*** PROVIDED ENTRIES Section Begins ***
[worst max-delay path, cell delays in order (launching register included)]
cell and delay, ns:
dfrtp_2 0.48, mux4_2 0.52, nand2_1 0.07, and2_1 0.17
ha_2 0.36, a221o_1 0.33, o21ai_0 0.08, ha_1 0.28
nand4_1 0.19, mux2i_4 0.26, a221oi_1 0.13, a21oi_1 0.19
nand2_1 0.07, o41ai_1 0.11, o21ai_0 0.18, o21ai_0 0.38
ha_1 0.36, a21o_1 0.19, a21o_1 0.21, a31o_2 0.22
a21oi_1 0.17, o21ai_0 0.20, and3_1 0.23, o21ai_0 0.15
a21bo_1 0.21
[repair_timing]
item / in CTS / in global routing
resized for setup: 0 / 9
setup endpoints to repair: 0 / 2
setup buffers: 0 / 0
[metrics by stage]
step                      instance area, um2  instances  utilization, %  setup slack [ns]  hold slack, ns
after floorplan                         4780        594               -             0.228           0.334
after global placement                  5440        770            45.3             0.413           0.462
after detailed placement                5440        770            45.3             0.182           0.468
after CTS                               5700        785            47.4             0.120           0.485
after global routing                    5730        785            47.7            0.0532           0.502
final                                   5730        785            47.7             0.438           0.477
===== config.mk =====
export PLATFORM = sky130hd
export DESIGN_NAME = vga_timing
export DESIGN_NICKNAME = d
export VERILOG_FILES = /design/src/rtl/vga_timing.sv
export SDC_FILE = /design/constraint.sdc
export NUM_CORES = 1
export LEC_CHECK = 0
export CAP_MARGIN = 20
export CORE_ASPECT_RATIO = 1.5
export CORE_MARGIN = 4
export CORE_UTILIZATION = 40
export DETAILED_ROUTE_END_ITERATION = 6
export GPL_TIMING_DRIVEN = 1
export PLACE_DENSITY = 0.75
export SLEW_MARGIN = 20
export SYNTH_ARGS = -nofsm -noshare
export SYNTH_HDL_FRONTEND = slang
export SYNTH_SLANG_ARGS = --single-unit

===== constraint.sdc =====
create_clock -name clk -period 2.7 [get_ports clk]
set_clock_uncertainty 0.15 [all_clocks]
set_input_delay 0.54 -clock clk [delete_from_list [all_inputs] [get_ports clk]]
set_output_delay 0.54 -clock clk [all_outputs]
set_load 0.05 [all_outputs]

===== src/rtl/vga_timing.sv =====
// vga_timing: free-running raster timing generator for 800x600 @ 60 Hz on a
// 40 MHz pixel clock. It produces the pixel/line counters plus sync, blanking
// and frame-start flags. The flags are all registered in the same cycle as the
// counters they describe, so downstream stages see them with no skew.
module vga_timing #(
  parameter int H_TOTAL       = 1056,
  parameter int V_TOTAL       = 628,
  parameter int H_BLANK_START = 800,
  parameter int V_BLANK_START = 600,
  parameter int H_SYNC_START  = 840,
  parameter int H_SYNC_STOP   = 968,
  parameter int V_SYNC_START  = 601,
  parameter int V_SYNC_STOP   = 605,
  parameter int CNT_W         = 11
) (
  input  logic             clk,
  input  logic             rst,
  input  logic             en,
  output logic [CNT_W-1:0] hcount,
  output logic [CNT_W-1:0] vcount,
  output logic             hsync,
  output logic             vsync,
  output logic             hblnk,
  output logic             vblnk,
  output logic             frame_start
);

  // Timing constants sized to the counter width so every compare is unsigned
  // and width-matched.
  localparam logic [CNT_W-1:0] H_LAST = CNT_W'(H_TOTAL - 1);
  localparam logic [CNT_W-1:0] V_LAST = CNT_W'(V_TOTAL - 1);
  localparam logic [CNT_W-1:0] H_BS   = CNT_W'(H_BLANK_START);
  localparam logic [CNT_W-1:0] V_BS   = CNT_W'(V_BLANK_START);
  localparam logic [CNT_W-1:0] H_SS   = CNT_W'(H_SYNC_START);
  localparam logic [CNT_W-1:0] H_SE   = CNT_W'(H_SYNC_STOP);
  localparam logic [CNT_W-1:0] V_SS   = CNT_W'(V_SYNC_START);
  localparam logic [CNT_W-1:0] V_SE   = CNT_W'(V_SYNC_STOP);

  logic [CNT_W-1:0] h_next;
  logic [CNT_W-1:0] v_next;
  logic             h_wrap;
  logic             v_wrap;
  logic             hsync_next;
  logic             vsync_next;
  logic             hblnk_next;
  logic             vblnk_next;
  logic             frame_wrap;

  // Next raster position. The counters only ever wrap on an exact terminal
  // match, so values at or above the totals are never produced.
  always_comb begin
    h_wrap = (hcount == H_LAST);
    v_wrap = (vcount == V_LAST);
    h_next = hcount + 1'b1;
    v_next = vcount;
    if (h_wrap) begin
      h_next = '0;
      v_next = v_wrap ? '0 : vcount + 1'b1;
    end
    frame_wrap = h_wrap && v_wrap;
  end

  // Flags decoded from the next position so they land with the counters.
  always_comb begin
    hblnk_next = (h_next >= H_BS);
    vblnk_next = (v_next >= V_BS);
    hsync_next = (h_next >= H_SS) && (h_next < H_SE);
    vsync_next = (v_next >= V_SS) && (v_next < V_SE);
  end

  // Output registers: advance on en, hold otherwise; frame_start is a
  // single-cycle pulse and never persists across a stalled cycle.
  always_ff @(posedge clk or posedge rst) begin
    if (rst) begin
      hcount      <= '0;
      vcount      <= '0;
      hsync       <= 1'b0;
      vsync       <= 1'b0;
      hblnk       <= 1'b0;
      vblnk       <= 1'b0;
      frame_start <= 1'b0;
    end else if (en) begin
      hcount      <= h_next;
      vcount      <= v_next;
      hsync       <= hsync_next;
      vsync       <= vsync_next;
      hblnk       <= hblnk_next;
      vblnk       <= vblnk_next;
      frame_start <= frame_wrap;
    end else begin
      frame_start <= 1'b0;
    end
  end

endmodule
*** PROVIDED ENTRIES Section Ends ***
Which lines above hold the string "setup"? Please copy all of them.

● EXERCISE OUTPUT
resized for setup: 0 / 9
setup endpoints to repair: 0 / 2
setup buffers: 0 / 0
step                      instance area, um2  instances  utilization, %  setup slack [ns]  hold slack, ns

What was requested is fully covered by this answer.